▶ Work item:
Take the listing below and print exactly the lines starting at the line containing "3_5_place_dp: 10922 /" and ending at the line containing "sky130_fd_sc_hd__nand2_1: 430", both ends included, and no others.

▶ Data for this task:
# # # # # # #

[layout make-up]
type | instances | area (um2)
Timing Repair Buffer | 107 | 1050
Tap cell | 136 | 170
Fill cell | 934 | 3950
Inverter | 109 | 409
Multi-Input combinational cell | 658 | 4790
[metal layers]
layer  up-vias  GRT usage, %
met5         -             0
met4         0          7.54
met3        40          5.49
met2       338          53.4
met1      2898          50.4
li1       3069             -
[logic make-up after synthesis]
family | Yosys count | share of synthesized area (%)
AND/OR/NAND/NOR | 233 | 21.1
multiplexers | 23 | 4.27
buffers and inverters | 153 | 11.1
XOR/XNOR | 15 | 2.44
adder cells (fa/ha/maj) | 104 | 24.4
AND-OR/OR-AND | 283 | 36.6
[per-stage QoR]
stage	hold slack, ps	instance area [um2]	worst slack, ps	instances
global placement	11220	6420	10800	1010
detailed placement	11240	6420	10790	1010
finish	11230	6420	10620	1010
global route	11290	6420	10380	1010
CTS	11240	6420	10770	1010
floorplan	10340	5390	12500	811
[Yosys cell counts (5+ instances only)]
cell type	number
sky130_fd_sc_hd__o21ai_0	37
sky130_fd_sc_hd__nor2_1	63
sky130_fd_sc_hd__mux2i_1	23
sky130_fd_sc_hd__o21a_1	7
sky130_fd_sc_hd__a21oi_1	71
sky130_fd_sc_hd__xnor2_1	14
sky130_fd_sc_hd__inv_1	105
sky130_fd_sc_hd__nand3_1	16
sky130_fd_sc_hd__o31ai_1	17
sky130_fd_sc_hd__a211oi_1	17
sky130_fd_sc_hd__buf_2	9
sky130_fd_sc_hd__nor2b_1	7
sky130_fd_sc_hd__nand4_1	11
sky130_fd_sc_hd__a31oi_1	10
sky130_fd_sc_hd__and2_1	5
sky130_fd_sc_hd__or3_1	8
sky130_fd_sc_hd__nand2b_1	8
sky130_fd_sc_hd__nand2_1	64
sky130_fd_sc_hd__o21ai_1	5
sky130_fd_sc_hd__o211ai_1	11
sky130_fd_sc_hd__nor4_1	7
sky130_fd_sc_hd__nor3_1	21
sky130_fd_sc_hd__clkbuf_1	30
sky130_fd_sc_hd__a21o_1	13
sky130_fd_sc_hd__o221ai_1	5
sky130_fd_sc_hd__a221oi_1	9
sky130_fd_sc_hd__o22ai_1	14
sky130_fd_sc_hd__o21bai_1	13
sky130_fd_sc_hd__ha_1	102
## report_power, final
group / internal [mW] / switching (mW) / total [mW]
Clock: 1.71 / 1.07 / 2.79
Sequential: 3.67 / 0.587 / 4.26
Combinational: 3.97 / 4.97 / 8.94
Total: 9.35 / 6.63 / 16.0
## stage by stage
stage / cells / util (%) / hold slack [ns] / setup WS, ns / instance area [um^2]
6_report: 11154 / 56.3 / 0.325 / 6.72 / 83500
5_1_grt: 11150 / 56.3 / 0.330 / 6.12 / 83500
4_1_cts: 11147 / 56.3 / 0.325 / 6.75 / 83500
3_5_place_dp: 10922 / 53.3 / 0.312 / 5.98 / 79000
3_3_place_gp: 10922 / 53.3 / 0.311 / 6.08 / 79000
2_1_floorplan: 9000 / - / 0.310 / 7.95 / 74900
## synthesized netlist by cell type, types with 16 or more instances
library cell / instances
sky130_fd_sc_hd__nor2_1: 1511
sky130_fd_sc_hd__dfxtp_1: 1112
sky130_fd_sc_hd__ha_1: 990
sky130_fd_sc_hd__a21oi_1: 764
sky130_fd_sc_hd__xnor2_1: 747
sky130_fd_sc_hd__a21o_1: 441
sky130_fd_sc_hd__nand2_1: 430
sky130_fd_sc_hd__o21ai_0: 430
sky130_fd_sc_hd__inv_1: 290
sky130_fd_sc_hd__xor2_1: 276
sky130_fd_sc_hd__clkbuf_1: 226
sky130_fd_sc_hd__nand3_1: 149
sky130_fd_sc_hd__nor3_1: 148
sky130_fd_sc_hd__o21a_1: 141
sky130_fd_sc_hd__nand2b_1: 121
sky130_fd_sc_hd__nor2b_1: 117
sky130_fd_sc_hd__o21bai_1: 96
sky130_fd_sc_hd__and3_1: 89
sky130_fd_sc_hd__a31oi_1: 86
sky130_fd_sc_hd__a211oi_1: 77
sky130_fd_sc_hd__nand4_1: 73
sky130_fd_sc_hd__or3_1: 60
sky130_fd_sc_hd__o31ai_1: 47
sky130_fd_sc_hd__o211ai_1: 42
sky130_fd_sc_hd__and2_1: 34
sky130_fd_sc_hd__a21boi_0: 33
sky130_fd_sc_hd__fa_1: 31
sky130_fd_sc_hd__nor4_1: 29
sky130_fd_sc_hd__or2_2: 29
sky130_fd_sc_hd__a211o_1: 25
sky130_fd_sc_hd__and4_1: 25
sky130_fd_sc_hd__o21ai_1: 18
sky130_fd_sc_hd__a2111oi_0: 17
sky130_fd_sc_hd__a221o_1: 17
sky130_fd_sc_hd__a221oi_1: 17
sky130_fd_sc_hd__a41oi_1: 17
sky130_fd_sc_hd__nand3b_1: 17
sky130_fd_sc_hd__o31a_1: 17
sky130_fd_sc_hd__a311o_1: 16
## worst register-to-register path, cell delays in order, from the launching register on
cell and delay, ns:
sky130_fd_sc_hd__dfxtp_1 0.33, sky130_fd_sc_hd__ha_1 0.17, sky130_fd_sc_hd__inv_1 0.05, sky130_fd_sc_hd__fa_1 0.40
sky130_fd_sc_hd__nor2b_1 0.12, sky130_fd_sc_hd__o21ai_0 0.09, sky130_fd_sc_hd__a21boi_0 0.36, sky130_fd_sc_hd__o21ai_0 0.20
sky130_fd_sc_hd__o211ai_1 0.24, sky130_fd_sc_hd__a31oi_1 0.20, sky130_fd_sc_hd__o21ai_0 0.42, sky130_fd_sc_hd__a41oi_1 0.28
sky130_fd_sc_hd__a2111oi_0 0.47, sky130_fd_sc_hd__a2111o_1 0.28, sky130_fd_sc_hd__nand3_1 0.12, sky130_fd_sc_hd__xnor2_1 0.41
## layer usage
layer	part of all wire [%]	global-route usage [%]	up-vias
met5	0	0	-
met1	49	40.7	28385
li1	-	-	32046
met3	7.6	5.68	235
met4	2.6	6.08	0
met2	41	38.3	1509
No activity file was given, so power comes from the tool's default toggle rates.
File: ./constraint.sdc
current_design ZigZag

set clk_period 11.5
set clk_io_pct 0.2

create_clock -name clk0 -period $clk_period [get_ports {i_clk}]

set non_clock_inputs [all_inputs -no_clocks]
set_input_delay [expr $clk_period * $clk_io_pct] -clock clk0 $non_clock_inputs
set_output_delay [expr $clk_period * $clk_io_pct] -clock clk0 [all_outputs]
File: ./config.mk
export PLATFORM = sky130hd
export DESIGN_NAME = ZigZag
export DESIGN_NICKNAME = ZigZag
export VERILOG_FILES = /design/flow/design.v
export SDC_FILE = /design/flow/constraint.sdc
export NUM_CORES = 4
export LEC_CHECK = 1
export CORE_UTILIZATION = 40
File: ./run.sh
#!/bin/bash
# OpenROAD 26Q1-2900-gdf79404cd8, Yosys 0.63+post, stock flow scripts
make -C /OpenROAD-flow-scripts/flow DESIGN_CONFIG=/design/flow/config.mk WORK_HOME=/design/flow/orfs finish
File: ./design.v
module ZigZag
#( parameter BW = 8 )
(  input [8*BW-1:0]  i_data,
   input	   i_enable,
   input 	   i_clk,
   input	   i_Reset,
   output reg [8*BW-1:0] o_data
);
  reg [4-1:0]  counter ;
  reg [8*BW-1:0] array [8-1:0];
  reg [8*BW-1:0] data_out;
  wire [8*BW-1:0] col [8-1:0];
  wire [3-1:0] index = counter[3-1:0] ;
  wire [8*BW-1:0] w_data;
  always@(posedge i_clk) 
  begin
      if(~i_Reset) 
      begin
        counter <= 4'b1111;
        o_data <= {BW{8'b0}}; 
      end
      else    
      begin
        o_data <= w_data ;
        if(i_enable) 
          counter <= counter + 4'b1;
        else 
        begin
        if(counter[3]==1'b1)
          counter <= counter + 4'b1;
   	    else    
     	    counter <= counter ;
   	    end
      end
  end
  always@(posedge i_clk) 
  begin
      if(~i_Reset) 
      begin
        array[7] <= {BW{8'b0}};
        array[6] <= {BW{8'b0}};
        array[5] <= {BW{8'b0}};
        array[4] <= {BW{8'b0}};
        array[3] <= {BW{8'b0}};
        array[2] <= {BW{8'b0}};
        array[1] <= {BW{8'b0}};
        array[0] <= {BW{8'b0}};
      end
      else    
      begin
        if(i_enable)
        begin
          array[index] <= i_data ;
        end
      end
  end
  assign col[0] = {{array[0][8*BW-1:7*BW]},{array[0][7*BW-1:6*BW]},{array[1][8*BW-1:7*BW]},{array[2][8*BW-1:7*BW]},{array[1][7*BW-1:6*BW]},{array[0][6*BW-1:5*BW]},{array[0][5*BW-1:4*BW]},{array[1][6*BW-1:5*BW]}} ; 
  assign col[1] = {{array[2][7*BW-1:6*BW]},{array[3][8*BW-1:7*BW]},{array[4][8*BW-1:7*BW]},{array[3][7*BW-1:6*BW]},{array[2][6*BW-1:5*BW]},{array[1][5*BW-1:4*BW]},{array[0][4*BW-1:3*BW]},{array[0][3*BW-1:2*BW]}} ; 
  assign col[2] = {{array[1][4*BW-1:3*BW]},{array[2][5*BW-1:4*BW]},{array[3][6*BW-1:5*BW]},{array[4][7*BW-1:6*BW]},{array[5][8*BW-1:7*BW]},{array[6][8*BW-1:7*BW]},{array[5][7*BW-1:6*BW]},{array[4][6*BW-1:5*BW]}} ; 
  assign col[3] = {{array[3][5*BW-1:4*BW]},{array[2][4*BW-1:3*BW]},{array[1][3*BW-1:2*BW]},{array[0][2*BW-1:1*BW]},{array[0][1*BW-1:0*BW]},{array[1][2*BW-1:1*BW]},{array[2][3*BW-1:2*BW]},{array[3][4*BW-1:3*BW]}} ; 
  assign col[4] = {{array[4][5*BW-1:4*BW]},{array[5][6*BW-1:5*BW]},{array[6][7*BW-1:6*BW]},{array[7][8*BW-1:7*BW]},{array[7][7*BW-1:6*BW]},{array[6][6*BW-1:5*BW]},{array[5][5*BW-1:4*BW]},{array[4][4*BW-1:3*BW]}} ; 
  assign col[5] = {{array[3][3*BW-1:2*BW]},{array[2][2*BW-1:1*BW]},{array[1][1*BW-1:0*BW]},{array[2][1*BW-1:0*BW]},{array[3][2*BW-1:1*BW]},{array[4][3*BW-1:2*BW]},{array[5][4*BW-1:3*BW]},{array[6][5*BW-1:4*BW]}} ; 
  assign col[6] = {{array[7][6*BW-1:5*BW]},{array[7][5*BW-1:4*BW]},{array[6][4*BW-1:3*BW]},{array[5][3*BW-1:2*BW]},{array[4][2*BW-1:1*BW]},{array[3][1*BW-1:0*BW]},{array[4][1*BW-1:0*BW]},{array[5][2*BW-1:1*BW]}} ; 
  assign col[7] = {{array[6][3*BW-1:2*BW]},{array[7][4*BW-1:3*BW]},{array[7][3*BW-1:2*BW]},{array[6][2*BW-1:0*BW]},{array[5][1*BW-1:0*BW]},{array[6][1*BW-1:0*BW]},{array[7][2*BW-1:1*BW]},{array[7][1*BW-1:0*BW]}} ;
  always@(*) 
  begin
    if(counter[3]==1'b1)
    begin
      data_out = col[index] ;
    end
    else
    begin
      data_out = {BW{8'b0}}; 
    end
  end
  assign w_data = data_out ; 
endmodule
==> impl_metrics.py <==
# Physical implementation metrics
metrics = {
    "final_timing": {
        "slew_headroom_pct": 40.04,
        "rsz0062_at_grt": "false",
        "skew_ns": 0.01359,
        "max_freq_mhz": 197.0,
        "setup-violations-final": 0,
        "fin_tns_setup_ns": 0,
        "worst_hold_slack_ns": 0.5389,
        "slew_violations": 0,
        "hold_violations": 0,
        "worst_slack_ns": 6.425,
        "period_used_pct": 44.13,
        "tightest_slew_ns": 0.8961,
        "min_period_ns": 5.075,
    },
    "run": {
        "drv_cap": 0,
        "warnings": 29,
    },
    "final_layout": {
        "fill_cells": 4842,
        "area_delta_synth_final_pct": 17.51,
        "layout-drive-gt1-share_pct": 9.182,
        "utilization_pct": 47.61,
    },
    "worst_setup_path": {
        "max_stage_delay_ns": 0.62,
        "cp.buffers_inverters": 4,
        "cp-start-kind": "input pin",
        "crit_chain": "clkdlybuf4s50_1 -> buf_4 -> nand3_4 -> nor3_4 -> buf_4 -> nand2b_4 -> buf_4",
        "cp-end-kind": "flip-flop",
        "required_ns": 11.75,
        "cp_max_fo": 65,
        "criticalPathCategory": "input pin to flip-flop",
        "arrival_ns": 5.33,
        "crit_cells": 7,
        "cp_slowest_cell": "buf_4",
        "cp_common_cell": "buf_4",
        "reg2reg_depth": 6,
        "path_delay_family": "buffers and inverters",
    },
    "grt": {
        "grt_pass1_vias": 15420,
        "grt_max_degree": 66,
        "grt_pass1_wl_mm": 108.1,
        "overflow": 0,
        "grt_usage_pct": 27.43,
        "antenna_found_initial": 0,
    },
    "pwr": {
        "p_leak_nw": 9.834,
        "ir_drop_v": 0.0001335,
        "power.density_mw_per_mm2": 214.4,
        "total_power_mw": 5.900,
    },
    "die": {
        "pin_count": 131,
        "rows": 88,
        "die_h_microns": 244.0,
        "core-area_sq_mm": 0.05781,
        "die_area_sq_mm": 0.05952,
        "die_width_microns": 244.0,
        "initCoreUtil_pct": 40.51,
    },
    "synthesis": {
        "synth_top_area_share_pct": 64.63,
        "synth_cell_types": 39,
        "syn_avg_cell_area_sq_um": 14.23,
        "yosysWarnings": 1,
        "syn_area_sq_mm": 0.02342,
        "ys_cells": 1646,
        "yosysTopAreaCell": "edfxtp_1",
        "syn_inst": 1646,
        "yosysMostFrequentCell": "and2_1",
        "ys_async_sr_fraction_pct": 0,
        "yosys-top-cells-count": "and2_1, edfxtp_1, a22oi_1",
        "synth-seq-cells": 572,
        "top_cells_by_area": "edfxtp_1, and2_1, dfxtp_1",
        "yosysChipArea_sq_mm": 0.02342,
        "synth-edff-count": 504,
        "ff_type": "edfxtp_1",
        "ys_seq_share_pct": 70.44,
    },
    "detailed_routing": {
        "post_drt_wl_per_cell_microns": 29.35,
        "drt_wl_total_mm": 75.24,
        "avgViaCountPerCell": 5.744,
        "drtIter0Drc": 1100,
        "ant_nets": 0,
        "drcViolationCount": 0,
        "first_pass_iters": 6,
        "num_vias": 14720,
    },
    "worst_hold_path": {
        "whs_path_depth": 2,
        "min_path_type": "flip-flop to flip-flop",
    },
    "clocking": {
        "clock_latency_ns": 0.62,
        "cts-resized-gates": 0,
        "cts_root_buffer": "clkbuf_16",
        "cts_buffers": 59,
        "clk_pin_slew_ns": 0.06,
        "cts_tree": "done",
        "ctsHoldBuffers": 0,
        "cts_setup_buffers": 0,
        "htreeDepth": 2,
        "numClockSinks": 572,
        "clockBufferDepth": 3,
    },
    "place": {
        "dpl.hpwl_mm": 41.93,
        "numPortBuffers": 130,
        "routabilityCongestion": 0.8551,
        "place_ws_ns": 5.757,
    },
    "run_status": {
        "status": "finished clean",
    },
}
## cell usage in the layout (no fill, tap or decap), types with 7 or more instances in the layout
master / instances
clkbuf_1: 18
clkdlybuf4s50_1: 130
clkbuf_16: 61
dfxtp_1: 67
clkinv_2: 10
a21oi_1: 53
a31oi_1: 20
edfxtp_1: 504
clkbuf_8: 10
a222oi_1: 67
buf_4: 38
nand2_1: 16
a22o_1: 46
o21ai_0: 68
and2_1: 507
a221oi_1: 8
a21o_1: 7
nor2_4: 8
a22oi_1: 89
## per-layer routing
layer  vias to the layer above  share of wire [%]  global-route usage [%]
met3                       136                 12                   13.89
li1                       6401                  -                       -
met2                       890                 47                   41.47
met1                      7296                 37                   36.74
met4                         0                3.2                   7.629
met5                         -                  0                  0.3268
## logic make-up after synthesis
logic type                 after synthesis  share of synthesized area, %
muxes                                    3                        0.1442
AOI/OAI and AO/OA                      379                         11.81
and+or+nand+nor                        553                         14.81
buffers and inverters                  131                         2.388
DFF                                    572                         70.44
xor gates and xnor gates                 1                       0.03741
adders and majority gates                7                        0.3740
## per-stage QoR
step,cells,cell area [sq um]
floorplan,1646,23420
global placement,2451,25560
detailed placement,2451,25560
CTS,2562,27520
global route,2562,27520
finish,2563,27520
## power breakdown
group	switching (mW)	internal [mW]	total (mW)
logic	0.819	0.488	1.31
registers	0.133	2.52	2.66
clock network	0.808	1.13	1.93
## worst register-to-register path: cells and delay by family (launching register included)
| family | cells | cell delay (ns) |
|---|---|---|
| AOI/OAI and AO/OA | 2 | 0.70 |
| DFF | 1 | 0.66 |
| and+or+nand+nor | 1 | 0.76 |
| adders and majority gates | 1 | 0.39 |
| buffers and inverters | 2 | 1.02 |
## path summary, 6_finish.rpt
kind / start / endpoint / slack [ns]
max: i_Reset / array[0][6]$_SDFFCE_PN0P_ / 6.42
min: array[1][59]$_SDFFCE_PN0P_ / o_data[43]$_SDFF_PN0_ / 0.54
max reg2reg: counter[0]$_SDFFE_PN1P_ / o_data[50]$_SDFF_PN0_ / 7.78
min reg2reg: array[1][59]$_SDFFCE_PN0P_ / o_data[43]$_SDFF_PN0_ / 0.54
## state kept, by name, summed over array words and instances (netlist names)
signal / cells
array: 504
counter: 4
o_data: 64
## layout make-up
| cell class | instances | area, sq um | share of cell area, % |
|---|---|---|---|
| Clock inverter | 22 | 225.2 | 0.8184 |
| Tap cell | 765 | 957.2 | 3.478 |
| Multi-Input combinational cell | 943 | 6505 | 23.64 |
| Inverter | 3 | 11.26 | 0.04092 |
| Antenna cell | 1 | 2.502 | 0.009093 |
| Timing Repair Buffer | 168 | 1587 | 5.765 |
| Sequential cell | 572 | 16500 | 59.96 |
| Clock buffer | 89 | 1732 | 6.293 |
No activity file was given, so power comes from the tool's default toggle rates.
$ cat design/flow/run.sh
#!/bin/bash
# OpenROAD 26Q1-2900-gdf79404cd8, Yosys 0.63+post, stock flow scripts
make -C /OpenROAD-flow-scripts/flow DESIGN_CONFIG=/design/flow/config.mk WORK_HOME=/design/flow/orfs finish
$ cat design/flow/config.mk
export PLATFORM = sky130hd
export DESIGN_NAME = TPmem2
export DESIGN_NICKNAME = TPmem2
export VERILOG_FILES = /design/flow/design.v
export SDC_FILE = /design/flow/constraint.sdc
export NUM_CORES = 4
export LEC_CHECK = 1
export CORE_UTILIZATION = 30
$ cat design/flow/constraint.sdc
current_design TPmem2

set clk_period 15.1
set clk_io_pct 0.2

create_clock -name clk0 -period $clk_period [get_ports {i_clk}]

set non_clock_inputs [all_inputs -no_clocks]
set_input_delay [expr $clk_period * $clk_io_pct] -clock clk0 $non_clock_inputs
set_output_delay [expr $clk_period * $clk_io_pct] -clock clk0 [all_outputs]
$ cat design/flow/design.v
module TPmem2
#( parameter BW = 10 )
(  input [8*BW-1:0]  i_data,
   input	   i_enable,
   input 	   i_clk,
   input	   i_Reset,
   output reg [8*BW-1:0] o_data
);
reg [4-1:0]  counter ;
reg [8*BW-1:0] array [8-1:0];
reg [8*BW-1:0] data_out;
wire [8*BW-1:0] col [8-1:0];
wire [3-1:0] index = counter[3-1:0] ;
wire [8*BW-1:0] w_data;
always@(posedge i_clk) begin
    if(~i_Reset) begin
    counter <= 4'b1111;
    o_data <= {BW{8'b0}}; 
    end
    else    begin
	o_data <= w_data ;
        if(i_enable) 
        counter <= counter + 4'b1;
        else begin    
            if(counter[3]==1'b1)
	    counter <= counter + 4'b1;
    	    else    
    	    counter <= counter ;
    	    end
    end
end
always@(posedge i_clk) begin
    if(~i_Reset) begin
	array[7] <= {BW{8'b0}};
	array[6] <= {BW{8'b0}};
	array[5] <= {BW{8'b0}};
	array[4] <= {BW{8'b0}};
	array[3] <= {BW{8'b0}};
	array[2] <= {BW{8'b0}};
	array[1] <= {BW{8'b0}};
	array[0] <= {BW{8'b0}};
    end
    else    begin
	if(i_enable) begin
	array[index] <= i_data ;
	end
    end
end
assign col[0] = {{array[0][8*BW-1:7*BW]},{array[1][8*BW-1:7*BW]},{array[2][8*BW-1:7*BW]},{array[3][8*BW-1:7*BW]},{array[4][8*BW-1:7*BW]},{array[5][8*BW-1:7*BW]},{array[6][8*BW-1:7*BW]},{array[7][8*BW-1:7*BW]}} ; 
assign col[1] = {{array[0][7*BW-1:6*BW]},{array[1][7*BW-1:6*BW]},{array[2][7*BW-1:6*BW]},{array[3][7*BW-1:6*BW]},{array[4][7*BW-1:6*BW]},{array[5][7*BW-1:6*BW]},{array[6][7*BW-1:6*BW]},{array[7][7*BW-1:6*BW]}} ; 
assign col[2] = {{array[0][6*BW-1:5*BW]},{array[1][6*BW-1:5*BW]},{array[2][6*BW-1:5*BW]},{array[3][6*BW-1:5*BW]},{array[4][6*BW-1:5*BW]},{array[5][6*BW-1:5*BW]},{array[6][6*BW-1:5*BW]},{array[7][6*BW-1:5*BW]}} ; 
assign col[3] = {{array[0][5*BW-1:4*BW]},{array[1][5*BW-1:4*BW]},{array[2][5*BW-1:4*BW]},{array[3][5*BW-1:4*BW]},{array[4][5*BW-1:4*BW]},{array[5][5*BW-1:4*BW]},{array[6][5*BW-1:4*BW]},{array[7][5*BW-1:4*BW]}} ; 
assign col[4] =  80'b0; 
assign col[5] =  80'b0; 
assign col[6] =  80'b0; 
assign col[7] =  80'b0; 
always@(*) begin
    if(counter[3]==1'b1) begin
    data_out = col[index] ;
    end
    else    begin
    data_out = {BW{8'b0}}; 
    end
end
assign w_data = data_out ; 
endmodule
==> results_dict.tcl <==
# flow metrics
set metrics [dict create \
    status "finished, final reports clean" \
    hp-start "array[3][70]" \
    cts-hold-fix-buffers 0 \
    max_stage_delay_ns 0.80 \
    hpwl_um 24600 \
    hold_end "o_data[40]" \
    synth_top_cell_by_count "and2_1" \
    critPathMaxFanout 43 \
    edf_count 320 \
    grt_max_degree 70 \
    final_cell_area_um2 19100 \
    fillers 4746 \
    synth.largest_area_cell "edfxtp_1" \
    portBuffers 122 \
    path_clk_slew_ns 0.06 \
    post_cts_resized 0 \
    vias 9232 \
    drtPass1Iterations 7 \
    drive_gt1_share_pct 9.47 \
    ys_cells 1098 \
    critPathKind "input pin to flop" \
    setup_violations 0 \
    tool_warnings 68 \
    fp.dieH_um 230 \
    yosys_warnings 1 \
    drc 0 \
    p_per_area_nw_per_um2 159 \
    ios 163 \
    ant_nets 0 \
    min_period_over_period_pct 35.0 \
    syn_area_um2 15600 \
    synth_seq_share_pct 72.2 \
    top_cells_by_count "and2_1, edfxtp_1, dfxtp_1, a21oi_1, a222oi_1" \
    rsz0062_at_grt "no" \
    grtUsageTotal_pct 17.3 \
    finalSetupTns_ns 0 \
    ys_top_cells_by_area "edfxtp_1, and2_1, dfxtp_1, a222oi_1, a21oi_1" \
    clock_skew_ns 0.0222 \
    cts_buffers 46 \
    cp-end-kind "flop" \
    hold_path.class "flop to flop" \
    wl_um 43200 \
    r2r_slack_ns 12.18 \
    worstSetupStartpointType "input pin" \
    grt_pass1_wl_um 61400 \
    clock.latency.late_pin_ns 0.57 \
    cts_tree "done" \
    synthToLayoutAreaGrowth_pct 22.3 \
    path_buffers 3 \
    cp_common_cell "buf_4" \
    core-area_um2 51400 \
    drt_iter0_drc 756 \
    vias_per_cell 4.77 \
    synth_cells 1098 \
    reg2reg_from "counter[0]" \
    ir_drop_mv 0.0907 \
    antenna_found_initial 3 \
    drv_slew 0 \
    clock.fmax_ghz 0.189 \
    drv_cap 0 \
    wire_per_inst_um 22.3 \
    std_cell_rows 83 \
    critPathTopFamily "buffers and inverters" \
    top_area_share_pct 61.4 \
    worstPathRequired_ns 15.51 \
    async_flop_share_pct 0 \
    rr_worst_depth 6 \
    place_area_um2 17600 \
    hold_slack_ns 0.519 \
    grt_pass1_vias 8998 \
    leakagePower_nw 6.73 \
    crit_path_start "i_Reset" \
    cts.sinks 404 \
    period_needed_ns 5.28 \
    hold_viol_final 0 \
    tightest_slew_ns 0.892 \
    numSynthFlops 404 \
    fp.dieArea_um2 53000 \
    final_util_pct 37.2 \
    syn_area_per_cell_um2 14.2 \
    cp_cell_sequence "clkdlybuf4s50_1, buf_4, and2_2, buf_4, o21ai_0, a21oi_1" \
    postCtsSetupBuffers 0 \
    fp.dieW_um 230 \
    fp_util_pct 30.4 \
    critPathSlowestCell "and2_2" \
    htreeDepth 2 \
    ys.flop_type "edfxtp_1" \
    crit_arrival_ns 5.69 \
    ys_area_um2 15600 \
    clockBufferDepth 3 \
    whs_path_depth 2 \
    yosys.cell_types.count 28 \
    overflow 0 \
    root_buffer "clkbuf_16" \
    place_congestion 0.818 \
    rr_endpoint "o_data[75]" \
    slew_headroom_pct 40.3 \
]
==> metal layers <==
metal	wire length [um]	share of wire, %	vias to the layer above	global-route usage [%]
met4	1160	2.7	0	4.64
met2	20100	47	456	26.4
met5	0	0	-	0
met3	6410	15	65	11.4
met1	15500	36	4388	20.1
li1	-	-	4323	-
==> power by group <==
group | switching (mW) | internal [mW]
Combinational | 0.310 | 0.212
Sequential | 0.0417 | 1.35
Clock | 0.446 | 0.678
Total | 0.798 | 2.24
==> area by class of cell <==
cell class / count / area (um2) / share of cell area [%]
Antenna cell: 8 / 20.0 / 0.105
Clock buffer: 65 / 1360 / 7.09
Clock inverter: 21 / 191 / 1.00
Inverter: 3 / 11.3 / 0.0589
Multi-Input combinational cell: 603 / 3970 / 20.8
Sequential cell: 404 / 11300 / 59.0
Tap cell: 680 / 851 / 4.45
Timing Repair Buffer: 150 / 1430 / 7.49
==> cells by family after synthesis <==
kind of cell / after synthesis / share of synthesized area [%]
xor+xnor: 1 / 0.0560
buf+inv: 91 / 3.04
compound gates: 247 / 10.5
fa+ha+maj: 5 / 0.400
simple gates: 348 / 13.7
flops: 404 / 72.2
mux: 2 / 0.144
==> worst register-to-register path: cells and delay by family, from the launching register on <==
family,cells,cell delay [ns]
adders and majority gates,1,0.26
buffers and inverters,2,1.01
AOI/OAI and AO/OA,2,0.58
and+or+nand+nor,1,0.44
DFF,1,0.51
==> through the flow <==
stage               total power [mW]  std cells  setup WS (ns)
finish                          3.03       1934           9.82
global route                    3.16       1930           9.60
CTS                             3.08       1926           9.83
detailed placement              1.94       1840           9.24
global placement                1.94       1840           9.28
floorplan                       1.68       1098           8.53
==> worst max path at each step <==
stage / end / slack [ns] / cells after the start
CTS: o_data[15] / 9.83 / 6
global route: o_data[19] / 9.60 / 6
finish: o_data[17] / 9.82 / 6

# # # # # # #

▶ Task response:
3_5_place_dp: 10922 / 53.3 / 0.312 / 5.98 / 79000
3_3_place_gp: 10922 / 53.3 / 0.311 / 6.08 / 79000
2_1_floorplan: 9000 / - / 0.310 / 7.95 / 74900
## synthesized netlist by cell type, types with 16 or more instances
library cell / instances
sky130_fd_sc_hd__nor2_1: 1511
sky130_fd_sc_hd__dfxtp_1: 1112
sky130_fd_sc_hd__ha_1: 990
sky130_fd_sc_hd__a21oi_1: 764
sky130_fd_sc_hd__xnor2_1: 747
sky130_fd_sc_hd__a21o_1: 441
sky130_fd_sc_hd__nand2_1: 430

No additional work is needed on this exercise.